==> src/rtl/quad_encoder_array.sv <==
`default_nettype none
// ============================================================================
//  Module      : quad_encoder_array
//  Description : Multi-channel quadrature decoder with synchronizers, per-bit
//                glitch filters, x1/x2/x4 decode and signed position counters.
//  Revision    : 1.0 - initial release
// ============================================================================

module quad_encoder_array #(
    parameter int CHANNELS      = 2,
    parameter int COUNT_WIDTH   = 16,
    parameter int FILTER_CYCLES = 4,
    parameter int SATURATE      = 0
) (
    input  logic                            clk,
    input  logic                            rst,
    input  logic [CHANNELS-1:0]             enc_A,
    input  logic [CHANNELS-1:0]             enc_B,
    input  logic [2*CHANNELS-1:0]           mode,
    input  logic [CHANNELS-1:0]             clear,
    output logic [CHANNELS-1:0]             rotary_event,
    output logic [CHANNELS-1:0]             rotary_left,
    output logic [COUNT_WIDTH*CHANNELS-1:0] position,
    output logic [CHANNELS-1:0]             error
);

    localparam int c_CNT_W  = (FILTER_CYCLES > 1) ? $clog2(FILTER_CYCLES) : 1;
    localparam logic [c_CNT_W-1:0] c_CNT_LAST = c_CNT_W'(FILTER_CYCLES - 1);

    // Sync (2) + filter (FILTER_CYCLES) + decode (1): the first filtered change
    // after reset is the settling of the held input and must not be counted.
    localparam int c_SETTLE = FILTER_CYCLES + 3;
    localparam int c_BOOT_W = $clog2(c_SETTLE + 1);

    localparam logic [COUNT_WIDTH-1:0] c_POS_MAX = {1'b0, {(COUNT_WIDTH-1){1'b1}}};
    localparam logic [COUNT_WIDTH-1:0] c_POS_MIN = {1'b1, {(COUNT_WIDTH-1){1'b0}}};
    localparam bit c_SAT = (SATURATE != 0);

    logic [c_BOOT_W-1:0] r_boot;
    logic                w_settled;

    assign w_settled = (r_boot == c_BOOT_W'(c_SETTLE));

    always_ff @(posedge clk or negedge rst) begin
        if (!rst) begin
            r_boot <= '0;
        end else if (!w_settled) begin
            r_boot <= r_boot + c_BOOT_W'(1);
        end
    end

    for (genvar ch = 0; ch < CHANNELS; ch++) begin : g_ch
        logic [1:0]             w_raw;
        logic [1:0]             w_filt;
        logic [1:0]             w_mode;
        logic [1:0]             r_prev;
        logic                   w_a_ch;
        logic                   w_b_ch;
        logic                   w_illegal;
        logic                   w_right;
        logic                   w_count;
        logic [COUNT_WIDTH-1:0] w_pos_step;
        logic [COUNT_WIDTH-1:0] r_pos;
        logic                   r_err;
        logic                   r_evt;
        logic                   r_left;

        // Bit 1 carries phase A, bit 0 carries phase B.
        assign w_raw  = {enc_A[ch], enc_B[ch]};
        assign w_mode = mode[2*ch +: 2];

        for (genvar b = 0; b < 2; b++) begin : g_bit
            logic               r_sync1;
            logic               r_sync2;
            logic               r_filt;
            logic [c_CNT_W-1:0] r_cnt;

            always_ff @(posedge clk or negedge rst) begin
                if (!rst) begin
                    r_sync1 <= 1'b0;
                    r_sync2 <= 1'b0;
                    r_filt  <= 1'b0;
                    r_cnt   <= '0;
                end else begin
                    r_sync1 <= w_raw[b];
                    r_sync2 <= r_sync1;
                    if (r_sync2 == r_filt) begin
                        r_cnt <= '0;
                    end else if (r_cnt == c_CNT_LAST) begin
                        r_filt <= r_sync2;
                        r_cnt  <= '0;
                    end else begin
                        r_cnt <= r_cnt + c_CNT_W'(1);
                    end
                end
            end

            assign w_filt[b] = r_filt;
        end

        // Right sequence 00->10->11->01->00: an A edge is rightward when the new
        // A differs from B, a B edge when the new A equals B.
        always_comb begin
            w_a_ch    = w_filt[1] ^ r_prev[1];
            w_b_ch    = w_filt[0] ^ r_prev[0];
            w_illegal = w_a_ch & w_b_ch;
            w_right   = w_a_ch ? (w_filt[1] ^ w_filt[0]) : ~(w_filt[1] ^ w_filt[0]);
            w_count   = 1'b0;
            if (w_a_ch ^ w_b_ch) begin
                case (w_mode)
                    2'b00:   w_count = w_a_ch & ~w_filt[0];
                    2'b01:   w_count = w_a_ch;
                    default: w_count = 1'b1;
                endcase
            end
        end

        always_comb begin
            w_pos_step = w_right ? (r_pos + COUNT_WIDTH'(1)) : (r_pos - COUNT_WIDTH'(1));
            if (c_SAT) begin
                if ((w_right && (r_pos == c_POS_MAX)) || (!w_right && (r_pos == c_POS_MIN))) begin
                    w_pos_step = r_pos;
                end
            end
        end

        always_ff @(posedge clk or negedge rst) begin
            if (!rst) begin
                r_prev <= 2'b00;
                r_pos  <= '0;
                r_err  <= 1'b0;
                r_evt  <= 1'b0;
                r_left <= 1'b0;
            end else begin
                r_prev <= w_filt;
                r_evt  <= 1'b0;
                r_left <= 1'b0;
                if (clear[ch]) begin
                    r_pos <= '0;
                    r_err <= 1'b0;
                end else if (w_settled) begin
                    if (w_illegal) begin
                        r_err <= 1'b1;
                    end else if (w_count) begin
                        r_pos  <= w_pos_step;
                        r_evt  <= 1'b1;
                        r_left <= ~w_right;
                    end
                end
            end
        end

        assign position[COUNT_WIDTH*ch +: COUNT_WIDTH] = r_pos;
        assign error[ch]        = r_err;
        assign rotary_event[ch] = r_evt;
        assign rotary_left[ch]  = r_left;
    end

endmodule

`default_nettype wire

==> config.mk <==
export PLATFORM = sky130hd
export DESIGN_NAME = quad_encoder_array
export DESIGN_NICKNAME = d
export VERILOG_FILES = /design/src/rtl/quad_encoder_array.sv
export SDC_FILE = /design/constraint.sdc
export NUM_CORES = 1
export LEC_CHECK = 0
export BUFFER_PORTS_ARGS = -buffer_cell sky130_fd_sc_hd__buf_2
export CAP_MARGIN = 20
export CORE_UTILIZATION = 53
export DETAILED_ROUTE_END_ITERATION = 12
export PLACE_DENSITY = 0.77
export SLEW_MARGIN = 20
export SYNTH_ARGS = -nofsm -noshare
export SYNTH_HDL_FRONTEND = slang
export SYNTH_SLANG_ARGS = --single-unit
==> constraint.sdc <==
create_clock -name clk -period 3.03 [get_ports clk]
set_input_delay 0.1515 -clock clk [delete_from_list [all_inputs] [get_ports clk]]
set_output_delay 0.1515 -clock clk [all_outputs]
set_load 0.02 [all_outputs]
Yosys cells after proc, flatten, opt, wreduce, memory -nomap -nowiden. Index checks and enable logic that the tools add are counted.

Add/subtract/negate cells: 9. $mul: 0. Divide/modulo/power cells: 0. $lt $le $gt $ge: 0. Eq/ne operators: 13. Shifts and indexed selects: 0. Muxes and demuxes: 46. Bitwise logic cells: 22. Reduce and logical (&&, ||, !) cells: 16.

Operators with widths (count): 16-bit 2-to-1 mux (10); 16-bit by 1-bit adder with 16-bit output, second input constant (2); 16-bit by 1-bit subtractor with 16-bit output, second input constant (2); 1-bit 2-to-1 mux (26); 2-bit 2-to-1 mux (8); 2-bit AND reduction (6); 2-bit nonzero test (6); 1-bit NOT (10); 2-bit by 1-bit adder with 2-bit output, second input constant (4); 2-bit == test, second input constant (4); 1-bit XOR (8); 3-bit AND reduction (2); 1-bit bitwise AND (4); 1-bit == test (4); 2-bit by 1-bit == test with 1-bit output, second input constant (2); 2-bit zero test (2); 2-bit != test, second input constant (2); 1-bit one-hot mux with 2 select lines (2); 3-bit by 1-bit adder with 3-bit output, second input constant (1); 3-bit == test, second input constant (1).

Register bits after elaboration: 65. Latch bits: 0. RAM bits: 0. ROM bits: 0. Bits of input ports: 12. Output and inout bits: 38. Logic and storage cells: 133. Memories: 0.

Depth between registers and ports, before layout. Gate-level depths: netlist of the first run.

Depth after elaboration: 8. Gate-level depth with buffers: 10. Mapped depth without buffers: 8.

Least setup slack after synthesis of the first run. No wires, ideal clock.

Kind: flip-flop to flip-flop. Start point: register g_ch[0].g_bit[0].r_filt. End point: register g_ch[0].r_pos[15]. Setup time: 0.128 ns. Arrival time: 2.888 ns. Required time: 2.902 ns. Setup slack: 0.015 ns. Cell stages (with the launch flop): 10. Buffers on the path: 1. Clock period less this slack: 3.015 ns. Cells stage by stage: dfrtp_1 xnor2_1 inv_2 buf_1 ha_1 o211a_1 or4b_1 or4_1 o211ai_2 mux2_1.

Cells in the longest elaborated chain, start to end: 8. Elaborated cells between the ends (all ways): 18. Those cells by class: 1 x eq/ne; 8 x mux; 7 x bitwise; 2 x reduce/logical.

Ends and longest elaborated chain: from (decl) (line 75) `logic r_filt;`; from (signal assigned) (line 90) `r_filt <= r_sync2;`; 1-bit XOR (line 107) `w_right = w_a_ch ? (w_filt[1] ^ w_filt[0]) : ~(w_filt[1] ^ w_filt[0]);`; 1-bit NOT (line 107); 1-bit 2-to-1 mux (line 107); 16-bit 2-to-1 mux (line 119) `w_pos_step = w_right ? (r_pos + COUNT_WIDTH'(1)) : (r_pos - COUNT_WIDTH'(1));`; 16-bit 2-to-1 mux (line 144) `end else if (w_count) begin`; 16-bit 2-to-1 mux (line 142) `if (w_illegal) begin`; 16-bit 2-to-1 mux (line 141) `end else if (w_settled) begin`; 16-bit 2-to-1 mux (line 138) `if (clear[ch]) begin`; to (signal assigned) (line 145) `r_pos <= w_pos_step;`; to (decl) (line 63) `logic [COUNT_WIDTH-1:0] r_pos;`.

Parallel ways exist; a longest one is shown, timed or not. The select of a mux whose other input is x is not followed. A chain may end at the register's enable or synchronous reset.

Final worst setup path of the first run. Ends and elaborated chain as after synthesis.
== == ==
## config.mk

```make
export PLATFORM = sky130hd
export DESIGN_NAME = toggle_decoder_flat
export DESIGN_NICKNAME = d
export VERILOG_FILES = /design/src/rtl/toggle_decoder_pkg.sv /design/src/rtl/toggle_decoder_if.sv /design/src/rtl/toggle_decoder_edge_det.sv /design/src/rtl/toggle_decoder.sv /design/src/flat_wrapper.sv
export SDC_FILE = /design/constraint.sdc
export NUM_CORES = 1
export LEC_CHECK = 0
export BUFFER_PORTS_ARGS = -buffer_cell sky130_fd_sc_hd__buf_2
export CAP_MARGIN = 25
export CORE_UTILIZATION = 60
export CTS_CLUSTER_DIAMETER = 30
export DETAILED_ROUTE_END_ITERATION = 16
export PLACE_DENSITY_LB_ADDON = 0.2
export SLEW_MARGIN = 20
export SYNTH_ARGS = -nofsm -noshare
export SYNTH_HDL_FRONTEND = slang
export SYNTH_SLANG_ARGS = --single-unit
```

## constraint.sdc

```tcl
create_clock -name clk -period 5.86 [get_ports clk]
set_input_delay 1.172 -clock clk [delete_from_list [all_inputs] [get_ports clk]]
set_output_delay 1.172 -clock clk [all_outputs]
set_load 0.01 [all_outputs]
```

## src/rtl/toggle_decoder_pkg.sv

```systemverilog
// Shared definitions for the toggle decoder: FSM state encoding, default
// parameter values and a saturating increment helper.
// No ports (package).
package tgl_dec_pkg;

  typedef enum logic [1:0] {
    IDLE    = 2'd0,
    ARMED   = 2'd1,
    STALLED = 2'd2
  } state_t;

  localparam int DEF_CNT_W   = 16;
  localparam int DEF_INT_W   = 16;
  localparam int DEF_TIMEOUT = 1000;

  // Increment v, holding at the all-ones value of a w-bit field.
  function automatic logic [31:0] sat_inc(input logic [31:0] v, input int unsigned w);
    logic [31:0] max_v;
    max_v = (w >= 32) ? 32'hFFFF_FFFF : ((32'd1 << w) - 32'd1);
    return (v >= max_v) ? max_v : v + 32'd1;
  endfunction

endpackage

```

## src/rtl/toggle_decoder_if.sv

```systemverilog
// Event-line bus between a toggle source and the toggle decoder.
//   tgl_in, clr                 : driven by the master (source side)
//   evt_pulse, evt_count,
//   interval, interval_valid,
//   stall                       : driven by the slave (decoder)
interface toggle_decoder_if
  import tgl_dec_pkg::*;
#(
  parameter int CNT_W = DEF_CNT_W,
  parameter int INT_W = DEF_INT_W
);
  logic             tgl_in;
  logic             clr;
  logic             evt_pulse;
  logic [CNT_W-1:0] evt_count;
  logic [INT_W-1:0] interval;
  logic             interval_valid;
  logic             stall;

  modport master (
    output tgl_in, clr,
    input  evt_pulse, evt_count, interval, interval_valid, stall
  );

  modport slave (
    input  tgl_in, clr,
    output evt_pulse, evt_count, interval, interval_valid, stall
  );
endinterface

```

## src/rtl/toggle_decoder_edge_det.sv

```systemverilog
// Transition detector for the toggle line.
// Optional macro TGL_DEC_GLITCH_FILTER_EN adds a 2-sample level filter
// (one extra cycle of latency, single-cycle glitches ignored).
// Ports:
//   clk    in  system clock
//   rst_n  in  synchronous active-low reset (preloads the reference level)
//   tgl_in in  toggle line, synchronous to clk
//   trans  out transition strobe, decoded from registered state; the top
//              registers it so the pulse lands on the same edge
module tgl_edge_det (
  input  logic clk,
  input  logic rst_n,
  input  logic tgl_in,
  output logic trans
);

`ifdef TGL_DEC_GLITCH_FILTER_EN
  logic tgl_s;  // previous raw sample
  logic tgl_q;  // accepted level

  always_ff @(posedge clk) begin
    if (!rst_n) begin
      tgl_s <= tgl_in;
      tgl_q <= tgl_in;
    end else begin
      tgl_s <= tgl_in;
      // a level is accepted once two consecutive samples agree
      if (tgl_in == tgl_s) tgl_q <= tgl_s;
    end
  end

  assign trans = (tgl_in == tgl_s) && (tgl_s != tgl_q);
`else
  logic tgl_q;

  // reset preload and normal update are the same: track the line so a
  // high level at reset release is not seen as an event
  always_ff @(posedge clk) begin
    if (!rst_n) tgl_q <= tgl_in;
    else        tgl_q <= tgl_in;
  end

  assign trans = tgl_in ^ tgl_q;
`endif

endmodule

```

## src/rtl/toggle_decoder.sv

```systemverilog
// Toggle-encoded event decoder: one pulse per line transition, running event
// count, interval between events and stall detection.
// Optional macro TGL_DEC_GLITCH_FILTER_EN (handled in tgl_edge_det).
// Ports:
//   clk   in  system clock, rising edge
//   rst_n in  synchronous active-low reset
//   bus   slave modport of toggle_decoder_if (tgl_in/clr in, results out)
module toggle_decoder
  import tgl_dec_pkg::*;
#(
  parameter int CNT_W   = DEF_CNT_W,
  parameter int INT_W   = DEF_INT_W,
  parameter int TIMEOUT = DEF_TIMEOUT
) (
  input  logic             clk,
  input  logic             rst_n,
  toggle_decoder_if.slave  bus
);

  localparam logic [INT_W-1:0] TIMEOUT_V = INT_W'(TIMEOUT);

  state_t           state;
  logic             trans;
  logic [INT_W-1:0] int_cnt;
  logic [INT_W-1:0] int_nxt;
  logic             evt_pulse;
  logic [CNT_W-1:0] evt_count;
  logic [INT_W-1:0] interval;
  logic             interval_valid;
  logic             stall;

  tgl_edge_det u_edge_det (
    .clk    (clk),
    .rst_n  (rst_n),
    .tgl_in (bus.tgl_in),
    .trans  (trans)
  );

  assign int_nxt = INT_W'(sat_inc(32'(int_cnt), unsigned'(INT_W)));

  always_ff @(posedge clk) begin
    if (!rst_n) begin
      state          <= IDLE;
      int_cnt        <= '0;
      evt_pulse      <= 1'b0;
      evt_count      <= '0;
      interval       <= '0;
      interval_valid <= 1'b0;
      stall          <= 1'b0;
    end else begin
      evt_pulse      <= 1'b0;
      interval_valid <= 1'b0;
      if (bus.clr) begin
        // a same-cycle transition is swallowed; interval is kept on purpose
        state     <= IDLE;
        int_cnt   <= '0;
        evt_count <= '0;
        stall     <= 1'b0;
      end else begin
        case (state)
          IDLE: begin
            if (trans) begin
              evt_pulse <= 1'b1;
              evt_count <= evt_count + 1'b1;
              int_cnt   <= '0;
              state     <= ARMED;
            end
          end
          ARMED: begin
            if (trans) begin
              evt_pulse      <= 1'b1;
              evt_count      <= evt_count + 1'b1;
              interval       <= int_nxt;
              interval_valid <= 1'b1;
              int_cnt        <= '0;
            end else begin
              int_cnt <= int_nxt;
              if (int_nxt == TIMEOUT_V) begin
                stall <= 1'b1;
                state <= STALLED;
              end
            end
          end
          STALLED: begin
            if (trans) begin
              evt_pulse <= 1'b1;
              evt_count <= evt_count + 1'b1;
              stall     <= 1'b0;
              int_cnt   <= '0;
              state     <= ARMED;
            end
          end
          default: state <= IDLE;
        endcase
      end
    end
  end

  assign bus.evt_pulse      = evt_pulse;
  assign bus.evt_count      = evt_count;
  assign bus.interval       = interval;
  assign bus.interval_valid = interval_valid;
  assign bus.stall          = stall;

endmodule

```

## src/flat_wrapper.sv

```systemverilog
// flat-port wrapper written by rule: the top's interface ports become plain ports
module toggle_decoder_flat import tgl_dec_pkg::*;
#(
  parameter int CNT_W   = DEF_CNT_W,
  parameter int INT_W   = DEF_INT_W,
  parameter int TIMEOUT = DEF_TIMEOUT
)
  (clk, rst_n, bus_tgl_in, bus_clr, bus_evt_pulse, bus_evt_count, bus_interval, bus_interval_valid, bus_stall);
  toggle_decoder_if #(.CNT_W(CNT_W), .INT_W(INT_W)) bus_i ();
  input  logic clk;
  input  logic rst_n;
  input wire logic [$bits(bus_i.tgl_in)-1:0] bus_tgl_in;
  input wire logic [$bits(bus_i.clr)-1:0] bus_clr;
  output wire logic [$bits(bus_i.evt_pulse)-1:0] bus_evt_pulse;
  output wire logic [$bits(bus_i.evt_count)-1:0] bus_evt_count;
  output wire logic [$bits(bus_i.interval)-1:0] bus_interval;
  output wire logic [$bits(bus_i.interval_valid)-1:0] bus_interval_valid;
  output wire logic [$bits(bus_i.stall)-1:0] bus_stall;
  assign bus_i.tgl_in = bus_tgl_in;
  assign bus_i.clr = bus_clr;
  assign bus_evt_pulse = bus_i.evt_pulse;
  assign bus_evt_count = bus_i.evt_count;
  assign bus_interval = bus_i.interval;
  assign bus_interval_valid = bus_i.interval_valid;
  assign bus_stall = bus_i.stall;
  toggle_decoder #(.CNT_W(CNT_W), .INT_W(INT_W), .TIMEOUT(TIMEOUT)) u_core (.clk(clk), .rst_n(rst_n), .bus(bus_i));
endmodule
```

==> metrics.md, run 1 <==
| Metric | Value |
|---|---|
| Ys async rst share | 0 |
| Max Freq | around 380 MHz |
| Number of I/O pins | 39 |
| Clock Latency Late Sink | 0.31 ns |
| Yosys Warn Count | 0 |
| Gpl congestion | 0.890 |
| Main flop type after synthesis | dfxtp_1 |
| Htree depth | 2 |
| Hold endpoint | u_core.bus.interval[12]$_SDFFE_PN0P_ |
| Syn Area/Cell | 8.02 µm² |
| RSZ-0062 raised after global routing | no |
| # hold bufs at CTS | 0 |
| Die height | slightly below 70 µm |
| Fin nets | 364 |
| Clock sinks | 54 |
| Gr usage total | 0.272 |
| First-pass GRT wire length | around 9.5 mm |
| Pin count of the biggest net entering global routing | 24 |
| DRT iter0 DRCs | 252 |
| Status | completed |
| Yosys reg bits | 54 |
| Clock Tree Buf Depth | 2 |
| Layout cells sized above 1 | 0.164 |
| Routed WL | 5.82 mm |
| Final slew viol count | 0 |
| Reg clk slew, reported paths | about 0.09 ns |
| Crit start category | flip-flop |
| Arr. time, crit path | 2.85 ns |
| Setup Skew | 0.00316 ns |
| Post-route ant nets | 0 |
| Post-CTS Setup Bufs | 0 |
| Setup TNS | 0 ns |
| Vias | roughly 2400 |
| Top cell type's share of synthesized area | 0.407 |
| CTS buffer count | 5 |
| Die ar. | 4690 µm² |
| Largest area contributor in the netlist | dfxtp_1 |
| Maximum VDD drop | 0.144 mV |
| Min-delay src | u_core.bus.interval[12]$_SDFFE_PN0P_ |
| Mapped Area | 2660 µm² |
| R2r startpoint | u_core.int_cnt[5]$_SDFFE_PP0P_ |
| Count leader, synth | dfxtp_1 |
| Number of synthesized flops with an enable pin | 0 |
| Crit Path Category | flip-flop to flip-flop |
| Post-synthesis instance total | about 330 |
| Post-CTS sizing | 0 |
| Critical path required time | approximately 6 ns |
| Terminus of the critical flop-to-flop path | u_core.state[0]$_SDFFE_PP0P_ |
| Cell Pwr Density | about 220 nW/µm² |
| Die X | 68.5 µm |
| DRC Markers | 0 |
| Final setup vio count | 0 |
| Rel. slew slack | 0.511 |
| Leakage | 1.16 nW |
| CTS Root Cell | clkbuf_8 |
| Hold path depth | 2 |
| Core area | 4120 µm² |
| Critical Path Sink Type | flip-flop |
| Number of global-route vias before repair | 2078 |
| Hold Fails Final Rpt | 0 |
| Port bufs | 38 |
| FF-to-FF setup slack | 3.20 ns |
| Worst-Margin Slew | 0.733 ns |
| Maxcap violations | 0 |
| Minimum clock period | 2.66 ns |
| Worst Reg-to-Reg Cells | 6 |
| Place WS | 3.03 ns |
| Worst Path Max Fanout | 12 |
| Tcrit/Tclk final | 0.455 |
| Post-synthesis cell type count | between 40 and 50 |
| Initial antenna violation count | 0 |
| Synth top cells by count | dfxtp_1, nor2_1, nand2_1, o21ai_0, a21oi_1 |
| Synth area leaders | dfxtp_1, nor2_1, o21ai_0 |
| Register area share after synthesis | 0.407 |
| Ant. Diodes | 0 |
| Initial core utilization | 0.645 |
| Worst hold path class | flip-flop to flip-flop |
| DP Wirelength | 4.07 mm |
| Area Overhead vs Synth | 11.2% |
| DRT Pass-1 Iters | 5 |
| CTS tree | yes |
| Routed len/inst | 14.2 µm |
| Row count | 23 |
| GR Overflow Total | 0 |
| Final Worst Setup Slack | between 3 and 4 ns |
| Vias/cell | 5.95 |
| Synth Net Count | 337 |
== == ==
#### Task objective
Look above for the line with "sizing | 0 |" and the line with "Leakage | 1.16 nW |", and reproduce exactly those two lines plus every line between, nothing more.

#### Task result
| Post-CTS sizing | 0 |
| Critical path required time | approximately 6 ns |
| Terminus of the critical flop-to-flop path | u_core.state[0]$_SDFFE_PP0P_ |
| Cell Pwr Density | about 220 nW/µm² |
| Die X | 68.5 µm |
| DRC Markers | 0 |
| Final setup vio count | 0 |
| Rel. slew slack | 0.511 |
| Leakage | 1.16 nW |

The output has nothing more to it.